MATERIAL FOR THIS EXERCISE:
------------------------
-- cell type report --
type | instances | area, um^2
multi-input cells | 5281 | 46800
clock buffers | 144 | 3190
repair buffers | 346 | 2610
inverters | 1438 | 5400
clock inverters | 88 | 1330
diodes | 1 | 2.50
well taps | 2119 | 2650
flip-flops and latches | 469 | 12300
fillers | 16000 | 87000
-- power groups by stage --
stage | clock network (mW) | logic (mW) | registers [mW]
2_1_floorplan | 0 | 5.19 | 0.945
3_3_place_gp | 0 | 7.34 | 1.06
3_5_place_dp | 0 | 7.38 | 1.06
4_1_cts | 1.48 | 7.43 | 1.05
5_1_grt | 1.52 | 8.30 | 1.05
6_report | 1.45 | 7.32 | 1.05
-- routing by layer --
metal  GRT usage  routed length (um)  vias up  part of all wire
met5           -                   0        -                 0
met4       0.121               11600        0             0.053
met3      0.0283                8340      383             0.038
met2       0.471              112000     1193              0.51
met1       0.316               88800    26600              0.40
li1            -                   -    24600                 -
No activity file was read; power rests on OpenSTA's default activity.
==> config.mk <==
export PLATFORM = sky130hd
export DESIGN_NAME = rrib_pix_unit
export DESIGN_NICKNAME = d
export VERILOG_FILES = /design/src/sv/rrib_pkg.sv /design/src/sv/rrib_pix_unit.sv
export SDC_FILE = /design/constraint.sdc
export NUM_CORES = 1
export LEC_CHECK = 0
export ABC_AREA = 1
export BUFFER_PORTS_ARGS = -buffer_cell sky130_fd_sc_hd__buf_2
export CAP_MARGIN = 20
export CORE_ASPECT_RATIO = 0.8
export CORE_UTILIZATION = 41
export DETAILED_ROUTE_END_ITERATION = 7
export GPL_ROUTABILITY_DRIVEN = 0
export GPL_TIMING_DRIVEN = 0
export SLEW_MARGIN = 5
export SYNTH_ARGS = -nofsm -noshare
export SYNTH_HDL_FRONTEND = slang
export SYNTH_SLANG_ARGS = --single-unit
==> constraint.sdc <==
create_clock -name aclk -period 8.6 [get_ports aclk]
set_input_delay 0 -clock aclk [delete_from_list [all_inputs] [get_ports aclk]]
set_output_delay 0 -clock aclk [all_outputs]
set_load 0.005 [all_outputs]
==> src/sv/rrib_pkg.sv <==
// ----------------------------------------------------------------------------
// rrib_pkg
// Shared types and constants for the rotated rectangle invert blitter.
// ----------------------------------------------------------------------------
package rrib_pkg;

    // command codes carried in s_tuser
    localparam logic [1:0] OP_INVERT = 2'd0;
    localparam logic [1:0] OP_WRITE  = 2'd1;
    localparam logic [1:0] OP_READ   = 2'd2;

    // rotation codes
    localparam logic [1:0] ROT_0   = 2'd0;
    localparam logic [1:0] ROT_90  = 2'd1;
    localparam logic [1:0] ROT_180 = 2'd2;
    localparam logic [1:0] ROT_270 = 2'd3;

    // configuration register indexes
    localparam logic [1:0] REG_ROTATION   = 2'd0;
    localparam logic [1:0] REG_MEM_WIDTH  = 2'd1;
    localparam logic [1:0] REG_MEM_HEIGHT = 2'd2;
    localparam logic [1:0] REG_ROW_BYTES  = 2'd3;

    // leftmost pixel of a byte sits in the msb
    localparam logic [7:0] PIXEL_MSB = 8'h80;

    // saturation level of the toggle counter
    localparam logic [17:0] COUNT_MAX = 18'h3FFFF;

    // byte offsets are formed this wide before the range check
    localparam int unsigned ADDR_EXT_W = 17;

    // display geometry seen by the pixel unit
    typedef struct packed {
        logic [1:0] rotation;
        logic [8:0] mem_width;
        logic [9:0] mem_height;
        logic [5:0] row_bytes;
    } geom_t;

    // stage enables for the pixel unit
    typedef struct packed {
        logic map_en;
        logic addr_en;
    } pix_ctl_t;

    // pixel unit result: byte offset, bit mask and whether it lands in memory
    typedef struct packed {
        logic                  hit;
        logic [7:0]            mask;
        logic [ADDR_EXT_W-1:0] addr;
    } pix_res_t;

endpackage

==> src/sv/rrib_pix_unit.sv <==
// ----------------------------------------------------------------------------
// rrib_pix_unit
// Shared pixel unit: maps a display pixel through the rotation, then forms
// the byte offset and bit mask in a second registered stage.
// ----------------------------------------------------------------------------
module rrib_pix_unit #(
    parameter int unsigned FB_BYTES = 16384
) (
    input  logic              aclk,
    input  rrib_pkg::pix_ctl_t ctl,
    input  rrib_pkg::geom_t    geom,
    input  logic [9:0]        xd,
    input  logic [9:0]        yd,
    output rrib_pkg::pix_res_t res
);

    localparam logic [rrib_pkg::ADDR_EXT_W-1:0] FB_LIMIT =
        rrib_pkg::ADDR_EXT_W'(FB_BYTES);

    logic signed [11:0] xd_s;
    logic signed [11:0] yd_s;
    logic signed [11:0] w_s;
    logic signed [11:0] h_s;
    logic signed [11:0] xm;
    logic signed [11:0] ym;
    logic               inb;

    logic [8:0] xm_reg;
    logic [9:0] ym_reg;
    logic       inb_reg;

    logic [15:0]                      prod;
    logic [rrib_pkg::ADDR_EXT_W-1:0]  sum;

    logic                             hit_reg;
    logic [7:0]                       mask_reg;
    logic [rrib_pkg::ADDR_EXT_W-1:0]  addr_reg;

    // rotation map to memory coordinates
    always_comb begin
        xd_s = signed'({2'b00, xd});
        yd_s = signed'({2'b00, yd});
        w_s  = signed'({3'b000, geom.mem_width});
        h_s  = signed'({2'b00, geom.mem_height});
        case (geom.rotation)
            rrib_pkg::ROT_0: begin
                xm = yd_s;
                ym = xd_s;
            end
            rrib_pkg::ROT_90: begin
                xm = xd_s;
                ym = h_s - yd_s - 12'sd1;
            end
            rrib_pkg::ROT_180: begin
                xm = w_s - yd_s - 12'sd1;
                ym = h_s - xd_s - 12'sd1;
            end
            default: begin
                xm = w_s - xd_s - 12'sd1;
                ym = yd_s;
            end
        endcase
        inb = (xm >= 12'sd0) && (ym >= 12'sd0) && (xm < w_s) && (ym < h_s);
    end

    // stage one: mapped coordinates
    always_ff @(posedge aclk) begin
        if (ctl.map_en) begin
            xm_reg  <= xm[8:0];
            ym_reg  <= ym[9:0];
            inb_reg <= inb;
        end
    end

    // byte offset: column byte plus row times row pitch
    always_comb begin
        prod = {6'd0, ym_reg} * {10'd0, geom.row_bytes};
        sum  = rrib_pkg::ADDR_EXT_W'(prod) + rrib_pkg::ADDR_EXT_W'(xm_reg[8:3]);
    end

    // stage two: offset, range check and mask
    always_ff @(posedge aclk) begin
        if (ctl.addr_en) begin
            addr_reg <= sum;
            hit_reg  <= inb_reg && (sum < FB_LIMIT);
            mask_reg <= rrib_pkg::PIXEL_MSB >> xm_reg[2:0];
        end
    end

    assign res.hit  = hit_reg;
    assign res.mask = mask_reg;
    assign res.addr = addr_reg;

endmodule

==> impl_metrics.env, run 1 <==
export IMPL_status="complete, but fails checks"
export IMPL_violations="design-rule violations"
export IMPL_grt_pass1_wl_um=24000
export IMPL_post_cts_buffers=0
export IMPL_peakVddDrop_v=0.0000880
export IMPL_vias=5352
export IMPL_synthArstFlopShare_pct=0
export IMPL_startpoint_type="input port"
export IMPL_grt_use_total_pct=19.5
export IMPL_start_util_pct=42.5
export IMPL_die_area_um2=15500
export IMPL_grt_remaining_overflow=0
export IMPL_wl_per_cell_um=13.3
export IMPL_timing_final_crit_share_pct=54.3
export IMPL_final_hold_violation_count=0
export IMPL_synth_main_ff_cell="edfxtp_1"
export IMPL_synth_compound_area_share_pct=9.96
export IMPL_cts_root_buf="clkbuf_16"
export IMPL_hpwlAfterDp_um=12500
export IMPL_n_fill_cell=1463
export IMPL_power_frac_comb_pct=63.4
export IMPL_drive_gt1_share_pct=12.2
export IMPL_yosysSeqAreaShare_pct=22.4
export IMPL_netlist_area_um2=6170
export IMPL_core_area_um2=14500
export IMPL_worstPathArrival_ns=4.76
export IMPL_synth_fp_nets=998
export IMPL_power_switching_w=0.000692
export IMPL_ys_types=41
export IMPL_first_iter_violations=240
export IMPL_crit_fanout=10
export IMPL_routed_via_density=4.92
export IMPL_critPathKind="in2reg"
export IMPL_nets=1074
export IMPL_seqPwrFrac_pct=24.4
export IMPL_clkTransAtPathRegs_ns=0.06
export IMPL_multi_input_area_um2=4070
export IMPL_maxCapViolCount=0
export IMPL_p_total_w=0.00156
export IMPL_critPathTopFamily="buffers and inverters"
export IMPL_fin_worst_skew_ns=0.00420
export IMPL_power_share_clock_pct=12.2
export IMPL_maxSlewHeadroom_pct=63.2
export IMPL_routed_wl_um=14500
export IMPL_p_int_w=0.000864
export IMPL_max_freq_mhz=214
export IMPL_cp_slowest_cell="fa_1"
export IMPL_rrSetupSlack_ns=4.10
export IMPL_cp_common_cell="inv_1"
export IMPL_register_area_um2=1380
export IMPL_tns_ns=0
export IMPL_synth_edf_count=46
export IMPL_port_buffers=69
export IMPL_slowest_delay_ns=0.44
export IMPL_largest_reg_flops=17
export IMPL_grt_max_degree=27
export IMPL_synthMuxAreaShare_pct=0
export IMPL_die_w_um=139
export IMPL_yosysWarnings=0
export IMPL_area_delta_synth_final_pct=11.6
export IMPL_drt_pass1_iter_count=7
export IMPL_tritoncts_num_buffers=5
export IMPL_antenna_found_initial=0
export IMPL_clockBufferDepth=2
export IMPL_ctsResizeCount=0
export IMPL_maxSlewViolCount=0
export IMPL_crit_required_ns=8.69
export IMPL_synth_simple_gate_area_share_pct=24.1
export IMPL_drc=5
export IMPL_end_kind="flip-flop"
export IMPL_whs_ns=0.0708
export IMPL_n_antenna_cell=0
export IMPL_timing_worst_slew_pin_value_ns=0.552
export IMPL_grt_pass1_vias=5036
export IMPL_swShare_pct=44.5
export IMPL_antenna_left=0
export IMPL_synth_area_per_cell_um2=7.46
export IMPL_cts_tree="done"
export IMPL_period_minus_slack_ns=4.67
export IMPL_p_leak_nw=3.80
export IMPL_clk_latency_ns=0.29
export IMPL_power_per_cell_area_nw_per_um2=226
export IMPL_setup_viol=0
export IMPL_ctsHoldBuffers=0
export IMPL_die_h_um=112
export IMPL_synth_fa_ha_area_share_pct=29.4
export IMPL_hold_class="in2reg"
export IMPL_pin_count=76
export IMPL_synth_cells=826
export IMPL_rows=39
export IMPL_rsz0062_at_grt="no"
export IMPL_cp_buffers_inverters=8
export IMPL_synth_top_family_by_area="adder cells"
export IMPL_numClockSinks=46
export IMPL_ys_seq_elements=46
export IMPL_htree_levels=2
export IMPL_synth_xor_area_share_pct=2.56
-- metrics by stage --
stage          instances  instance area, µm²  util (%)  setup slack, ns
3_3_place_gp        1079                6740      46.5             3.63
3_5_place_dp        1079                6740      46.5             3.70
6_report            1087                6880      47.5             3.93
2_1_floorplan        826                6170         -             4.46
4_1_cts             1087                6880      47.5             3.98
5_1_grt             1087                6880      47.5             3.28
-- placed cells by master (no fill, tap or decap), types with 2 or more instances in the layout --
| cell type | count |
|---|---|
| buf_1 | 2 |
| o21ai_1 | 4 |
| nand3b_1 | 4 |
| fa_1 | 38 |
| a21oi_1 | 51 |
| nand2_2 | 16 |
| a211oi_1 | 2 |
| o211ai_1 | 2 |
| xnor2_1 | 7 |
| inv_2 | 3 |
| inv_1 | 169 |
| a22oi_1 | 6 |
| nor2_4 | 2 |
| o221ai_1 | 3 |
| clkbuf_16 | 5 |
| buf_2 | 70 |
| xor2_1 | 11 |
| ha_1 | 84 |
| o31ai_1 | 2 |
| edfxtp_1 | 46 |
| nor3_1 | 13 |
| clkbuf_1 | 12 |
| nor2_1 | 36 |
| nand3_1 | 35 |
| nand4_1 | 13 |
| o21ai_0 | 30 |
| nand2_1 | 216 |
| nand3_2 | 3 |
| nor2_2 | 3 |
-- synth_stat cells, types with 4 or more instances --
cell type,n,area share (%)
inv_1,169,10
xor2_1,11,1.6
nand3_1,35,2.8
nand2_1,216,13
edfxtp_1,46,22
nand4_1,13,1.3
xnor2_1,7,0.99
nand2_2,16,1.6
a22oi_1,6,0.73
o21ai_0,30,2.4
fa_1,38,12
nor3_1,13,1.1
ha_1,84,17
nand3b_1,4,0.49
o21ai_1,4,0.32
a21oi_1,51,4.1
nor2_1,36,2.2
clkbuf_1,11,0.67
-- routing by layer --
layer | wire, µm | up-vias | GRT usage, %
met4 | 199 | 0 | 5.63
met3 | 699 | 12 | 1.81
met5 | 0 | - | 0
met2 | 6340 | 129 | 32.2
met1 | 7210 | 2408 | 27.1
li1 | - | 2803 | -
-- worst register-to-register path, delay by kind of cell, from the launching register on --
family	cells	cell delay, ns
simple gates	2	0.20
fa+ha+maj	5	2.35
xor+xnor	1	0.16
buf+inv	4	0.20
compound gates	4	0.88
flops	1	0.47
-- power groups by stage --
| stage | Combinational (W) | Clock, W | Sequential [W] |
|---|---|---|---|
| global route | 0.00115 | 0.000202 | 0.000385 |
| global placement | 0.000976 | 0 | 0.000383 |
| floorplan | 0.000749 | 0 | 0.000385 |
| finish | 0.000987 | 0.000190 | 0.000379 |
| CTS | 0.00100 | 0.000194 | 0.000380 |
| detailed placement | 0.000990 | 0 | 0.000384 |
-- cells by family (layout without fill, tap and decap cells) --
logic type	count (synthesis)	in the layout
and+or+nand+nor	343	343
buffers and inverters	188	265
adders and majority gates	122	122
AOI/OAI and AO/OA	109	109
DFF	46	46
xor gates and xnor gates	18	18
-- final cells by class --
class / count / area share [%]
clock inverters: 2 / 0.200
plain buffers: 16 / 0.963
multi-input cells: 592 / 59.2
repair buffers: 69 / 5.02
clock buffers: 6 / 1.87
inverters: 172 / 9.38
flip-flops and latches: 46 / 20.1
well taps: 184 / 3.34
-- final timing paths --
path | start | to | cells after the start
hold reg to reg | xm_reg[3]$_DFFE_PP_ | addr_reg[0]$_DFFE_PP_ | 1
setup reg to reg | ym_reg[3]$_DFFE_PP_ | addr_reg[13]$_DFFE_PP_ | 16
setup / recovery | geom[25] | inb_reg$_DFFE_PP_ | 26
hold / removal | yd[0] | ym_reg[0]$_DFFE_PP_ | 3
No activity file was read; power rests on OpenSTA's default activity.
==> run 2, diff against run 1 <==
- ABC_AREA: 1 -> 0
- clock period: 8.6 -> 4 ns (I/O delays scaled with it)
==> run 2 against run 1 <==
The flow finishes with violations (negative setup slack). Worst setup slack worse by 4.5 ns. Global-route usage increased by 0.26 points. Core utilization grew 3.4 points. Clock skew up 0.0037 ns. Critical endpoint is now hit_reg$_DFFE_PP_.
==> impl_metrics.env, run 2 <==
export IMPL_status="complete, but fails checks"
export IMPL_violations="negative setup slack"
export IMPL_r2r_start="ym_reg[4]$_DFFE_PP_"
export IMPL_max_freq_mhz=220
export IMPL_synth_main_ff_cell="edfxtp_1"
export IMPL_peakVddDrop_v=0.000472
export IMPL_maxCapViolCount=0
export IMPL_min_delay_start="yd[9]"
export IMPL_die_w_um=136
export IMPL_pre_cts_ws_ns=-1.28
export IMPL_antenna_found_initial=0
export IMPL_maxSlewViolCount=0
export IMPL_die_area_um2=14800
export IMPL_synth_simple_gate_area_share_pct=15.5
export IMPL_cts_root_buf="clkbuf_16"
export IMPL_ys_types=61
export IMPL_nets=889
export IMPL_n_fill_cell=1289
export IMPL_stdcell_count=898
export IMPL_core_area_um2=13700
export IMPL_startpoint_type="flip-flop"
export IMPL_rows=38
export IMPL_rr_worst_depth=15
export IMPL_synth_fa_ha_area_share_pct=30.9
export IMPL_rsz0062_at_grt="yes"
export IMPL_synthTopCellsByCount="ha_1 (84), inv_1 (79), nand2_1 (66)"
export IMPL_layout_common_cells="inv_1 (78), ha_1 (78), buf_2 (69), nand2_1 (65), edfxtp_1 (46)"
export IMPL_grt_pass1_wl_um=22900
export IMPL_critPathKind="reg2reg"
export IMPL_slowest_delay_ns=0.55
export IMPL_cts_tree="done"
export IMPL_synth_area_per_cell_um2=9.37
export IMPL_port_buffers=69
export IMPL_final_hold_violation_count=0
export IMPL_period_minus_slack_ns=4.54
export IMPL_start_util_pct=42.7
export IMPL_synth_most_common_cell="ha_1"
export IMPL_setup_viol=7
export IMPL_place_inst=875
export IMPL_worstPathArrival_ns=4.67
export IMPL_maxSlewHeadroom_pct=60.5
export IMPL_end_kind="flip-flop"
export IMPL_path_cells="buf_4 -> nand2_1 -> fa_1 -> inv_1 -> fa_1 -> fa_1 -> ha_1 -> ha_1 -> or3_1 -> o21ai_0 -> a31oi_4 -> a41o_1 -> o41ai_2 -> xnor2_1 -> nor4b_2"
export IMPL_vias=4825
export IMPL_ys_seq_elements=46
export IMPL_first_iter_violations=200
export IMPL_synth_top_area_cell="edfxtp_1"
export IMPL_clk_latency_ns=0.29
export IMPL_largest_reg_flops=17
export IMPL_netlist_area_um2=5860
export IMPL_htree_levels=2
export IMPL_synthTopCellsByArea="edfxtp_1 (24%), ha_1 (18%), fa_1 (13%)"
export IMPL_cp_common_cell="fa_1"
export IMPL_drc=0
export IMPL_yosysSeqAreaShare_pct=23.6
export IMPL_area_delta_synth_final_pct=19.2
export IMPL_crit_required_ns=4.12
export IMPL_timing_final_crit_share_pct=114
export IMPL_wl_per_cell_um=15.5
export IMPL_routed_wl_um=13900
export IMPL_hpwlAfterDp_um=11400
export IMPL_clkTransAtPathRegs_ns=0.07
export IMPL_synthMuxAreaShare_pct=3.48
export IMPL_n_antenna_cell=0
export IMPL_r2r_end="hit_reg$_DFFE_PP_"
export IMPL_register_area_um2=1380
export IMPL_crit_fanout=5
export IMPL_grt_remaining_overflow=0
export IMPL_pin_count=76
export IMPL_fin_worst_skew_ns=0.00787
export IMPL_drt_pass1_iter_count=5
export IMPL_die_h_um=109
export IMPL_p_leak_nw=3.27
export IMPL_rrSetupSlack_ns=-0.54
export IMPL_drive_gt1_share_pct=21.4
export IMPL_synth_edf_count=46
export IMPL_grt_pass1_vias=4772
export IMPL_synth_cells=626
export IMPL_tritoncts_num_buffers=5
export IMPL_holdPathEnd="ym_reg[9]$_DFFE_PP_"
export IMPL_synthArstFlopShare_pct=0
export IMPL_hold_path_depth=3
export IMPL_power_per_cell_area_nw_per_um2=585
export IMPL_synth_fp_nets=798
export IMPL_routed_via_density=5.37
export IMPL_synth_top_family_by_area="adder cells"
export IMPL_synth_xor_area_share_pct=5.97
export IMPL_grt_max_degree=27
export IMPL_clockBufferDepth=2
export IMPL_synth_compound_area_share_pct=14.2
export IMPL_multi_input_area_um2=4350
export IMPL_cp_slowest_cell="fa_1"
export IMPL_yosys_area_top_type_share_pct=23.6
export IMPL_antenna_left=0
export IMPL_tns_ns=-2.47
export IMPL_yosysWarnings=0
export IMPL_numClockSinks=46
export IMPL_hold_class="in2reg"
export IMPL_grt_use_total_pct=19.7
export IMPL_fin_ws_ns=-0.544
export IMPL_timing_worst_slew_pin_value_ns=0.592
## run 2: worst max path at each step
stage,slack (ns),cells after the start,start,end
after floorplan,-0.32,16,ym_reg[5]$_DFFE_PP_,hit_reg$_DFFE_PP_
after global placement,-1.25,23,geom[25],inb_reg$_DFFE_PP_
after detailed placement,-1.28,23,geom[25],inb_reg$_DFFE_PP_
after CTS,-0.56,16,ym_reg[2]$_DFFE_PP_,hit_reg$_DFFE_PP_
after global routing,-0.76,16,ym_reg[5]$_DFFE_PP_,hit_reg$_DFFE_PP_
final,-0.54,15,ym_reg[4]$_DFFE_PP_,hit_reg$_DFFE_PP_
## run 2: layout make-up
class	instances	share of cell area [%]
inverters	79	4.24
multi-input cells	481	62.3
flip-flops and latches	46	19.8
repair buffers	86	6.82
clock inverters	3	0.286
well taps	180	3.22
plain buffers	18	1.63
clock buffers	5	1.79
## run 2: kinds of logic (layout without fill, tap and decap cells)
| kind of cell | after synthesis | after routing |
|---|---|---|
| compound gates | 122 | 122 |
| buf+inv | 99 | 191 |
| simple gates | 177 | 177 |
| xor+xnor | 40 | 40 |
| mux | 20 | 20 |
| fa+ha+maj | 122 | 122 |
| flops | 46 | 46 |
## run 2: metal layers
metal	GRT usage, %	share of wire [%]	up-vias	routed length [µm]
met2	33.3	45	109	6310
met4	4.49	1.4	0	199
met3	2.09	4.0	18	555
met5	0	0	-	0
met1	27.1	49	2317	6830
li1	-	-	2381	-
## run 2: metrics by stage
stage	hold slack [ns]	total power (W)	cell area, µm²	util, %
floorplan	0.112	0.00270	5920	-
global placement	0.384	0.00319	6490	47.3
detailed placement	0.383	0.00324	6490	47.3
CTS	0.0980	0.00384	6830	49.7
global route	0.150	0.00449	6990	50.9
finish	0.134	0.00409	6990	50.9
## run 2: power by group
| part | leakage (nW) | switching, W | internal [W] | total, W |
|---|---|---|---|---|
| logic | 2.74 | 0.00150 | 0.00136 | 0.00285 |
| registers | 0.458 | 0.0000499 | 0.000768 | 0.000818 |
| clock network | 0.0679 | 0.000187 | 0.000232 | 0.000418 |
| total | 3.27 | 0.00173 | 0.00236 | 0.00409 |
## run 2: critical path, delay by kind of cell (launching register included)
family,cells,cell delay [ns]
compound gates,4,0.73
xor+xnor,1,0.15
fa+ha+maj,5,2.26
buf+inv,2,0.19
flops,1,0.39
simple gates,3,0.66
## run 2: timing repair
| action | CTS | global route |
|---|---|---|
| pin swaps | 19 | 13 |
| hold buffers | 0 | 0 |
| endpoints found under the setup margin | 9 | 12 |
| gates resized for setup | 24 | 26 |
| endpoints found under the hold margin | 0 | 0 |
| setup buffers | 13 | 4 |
------------------------
HOW TO COMPLETE THIS TASK: Go through the material above and report each line containing "under".

EXERCISE OUTPUT:
| endpoints found under the setup margin | 9 | 12 |
| endpoints found under the hold margin | 0 | 0 |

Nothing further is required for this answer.